(Stored items)
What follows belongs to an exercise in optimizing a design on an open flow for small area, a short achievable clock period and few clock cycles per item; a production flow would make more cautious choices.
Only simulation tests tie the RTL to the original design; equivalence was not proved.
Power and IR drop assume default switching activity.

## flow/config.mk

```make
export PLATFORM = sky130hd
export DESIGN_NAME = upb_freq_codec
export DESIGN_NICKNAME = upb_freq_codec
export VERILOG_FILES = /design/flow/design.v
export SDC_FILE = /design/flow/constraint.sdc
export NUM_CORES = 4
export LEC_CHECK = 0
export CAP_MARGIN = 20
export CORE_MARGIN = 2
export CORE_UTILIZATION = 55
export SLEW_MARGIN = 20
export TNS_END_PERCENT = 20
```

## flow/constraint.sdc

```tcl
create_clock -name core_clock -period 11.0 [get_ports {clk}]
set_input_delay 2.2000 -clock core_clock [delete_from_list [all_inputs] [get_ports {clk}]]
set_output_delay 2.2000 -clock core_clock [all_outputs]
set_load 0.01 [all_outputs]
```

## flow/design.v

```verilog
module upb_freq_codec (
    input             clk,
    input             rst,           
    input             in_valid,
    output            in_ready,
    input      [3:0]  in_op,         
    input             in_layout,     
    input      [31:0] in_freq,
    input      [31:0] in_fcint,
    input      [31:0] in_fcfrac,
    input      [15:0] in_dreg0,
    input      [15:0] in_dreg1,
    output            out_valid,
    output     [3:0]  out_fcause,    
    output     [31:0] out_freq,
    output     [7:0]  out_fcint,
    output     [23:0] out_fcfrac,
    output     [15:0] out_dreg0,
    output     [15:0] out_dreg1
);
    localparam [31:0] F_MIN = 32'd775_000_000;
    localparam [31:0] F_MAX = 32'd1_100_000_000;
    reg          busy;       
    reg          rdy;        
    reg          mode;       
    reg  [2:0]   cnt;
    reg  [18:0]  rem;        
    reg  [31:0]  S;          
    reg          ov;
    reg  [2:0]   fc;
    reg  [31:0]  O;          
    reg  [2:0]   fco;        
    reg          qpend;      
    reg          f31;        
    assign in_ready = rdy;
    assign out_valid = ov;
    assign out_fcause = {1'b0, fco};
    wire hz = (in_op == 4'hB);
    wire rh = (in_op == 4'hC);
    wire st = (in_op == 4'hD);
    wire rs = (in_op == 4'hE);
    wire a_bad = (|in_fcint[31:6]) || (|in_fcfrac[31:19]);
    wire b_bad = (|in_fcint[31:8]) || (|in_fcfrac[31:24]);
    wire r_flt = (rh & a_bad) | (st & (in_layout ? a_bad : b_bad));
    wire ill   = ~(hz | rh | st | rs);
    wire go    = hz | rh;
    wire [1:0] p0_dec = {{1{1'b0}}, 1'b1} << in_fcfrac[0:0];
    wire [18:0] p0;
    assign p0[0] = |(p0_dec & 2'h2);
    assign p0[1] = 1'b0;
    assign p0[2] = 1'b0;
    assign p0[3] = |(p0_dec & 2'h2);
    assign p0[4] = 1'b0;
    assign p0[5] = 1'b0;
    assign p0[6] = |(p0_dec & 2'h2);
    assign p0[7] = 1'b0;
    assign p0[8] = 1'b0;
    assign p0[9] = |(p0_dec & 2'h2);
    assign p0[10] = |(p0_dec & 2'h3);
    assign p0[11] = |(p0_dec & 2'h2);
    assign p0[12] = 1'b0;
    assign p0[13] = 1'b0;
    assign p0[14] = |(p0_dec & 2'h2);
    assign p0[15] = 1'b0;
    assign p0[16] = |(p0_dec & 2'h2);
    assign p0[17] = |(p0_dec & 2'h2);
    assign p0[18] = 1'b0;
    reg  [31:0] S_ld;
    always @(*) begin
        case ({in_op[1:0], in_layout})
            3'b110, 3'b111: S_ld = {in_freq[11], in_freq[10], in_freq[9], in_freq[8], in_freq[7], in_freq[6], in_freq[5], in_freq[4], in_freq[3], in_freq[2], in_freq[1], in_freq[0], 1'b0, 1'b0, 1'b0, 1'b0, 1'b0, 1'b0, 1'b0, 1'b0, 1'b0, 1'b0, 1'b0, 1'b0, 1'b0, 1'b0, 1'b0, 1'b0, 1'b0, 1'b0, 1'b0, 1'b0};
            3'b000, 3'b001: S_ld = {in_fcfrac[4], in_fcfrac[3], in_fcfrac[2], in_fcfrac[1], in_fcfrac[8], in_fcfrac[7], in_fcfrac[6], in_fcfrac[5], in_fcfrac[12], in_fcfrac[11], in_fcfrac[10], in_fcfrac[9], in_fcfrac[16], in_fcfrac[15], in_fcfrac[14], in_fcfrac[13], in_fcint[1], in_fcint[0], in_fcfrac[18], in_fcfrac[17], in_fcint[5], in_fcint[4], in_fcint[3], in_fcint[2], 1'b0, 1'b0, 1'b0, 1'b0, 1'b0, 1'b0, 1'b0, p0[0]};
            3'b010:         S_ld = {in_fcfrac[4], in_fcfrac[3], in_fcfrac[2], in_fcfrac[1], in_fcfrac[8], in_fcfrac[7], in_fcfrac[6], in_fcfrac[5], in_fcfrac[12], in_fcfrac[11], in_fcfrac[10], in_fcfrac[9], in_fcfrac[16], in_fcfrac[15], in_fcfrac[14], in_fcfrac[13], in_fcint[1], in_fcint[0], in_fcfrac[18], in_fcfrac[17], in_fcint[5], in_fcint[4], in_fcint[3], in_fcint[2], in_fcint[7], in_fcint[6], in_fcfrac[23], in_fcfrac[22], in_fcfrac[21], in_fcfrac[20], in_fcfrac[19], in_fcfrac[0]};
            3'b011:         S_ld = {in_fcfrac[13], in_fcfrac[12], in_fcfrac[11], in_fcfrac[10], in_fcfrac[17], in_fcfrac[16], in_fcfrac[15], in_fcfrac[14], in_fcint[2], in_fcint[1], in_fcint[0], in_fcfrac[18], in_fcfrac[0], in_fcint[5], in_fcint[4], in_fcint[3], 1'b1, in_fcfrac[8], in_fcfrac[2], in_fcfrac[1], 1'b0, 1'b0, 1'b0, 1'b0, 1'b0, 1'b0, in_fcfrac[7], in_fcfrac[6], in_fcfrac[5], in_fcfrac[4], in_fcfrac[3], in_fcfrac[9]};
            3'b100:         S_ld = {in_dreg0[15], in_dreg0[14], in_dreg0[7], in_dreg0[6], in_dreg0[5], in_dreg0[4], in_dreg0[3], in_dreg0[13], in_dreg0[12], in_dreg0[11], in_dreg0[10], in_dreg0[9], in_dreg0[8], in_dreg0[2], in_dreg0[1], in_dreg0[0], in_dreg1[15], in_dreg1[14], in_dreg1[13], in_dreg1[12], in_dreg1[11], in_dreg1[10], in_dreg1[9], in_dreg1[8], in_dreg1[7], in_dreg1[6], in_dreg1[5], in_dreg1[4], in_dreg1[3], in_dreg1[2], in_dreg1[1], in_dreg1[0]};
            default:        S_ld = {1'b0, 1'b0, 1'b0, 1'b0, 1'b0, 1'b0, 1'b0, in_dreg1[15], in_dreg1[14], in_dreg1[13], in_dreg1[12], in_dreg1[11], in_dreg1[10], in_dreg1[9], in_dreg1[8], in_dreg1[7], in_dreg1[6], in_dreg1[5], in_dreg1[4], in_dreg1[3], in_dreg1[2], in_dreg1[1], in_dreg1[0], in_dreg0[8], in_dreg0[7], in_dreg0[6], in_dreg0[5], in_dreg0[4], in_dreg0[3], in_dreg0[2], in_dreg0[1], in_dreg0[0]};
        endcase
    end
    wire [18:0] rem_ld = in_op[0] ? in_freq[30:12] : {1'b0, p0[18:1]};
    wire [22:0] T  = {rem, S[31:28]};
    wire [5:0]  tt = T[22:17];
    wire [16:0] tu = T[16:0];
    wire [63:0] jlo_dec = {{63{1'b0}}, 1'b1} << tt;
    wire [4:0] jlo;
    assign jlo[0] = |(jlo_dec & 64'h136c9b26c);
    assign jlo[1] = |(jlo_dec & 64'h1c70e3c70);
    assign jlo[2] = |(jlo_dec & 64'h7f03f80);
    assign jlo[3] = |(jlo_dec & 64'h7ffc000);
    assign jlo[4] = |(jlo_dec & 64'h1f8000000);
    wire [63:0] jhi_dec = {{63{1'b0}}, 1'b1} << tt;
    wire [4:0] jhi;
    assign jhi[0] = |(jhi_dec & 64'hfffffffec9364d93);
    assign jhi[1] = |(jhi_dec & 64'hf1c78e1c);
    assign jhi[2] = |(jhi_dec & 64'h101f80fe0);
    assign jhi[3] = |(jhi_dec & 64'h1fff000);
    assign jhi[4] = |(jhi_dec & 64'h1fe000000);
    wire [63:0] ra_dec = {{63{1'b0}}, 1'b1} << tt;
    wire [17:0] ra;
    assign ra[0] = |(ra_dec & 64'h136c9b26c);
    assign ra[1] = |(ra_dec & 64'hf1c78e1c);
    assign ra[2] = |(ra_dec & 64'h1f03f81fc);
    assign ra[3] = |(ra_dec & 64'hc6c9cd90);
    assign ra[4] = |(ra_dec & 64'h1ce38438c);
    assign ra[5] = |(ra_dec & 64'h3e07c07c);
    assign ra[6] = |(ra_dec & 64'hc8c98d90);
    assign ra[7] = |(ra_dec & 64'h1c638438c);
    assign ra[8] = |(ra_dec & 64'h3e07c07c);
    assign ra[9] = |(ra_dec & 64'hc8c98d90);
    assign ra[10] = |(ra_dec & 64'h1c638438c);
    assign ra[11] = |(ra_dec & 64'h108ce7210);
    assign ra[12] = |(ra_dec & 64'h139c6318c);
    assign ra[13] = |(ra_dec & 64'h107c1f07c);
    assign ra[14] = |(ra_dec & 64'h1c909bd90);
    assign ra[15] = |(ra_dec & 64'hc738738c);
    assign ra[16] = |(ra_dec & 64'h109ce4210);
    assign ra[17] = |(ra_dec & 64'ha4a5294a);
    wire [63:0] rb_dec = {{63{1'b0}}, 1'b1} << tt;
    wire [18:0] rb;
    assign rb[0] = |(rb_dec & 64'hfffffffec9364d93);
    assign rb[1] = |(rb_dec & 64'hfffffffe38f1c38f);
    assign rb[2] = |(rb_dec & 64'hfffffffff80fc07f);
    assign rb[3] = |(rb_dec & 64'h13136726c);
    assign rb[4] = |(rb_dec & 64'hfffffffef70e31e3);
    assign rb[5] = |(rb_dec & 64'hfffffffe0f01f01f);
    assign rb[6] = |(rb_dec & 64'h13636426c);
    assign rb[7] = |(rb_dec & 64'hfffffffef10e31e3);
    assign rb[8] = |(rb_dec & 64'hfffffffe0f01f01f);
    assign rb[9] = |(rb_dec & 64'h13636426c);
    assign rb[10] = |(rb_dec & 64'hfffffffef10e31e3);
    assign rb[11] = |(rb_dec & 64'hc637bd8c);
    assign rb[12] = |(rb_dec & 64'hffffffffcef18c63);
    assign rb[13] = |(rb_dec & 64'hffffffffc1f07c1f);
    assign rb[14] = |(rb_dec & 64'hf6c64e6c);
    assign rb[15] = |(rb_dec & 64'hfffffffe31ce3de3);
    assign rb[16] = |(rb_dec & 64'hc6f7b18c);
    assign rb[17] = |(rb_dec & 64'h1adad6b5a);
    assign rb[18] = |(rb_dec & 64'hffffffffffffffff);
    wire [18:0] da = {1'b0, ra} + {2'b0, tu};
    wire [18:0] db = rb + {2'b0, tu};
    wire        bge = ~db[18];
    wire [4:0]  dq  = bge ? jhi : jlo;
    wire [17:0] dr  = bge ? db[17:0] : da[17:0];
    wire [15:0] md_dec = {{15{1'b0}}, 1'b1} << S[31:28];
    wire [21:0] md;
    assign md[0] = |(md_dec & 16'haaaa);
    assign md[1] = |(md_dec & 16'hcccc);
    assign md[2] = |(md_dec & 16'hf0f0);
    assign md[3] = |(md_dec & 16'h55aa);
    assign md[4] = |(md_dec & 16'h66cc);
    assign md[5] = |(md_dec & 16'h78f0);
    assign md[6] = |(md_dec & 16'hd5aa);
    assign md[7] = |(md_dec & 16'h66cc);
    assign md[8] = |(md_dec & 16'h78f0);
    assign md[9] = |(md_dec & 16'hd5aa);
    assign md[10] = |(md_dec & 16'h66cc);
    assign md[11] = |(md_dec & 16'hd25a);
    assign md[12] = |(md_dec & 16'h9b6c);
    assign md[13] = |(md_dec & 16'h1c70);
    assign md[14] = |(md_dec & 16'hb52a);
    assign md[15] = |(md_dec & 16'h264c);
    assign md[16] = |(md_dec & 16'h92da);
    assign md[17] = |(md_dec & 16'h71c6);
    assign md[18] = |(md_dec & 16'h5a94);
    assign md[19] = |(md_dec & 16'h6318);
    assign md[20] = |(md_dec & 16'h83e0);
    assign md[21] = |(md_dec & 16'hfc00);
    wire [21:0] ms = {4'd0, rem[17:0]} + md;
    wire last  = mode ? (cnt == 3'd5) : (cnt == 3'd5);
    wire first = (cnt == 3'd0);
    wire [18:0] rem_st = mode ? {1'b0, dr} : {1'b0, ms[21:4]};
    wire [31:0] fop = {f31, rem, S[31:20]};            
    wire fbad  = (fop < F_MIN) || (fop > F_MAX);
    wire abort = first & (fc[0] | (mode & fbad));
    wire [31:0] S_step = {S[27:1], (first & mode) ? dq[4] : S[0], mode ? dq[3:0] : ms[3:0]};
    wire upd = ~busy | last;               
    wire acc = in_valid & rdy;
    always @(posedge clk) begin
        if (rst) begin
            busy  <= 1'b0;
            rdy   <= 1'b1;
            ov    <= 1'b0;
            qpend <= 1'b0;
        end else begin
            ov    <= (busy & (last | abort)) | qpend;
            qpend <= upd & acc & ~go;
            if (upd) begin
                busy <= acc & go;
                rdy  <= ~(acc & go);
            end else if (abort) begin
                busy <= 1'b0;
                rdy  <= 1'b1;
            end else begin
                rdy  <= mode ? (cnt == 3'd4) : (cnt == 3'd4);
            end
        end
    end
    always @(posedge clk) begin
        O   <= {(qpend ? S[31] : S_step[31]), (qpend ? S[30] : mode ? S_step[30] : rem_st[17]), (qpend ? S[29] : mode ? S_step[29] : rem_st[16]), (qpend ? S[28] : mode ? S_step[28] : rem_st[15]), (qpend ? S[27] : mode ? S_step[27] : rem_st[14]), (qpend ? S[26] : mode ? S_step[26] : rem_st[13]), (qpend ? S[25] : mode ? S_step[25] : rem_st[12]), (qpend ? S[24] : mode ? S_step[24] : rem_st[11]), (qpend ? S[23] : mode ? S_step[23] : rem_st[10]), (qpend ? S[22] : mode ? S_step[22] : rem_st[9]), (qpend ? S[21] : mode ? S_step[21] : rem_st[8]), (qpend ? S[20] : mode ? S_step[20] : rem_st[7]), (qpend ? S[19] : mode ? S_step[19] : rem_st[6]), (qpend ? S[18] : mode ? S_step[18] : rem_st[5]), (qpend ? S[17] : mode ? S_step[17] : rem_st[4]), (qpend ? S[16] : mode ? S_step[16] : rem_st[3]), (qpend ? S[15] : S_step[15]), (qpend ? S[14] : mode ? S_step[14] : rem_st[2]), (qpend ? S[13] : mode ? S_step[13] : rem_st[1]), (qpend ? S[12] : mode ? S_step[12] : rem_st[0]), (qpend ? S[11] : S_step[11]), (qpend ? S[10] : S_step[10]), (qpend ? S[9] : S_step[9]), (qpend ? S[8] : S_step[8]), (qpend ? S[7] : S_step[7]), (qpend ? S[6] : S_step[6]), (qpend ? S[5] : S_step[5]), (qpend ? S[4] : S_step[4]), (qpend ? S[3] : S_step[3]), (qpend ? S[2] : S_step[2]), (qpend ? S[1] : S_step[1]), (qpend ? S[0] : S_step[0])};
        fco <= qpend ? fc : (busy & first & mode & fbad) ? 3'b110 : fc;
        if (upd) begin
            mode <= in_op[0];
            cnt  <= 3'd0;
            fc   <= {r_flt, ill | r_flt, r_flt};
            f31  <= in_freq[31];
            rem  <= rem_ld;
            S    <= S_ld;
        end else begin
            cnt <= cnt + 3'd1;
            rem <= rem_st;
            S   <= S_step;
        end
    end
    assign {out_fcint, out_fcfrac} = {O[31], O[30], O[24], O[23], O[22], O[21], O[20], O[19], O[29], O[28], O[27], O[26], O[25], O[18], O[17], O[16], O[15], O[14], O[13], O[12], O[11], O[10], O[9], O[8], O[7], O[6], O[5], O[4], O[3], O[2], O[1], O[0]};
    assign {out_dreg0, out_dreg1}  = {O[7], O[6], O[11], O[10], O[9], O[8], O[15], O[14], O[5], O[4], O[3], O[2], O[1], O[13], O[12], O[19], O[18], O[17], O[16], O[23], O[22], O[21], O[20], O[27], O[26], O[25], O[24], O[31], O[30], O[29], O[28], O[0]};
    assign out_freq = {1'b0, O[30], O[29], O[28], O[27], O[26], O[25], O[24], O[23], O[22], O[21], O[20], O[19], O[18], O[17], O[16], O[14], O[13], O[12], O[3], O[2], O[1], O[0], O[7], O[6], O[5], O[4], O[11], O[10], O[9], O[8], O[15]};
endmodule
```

◆ **Aim of the exercise**:
Only lines containing "first" belong in the answer; copy every such line from the records.

◆ **Task solution**:
    wire first = (cnt == 3'd0);
    wire abort = first & (fc[0] | (mode & fbad));
    wire [31:0] S_step = {S[27:1], (first & mode) ? dq[4] : S[0], mode ? dq[3:0] : ms[3:0]};
        fco <= qpend ? fc : (busy & first & mode & fbad) ? 3'b110 : fc;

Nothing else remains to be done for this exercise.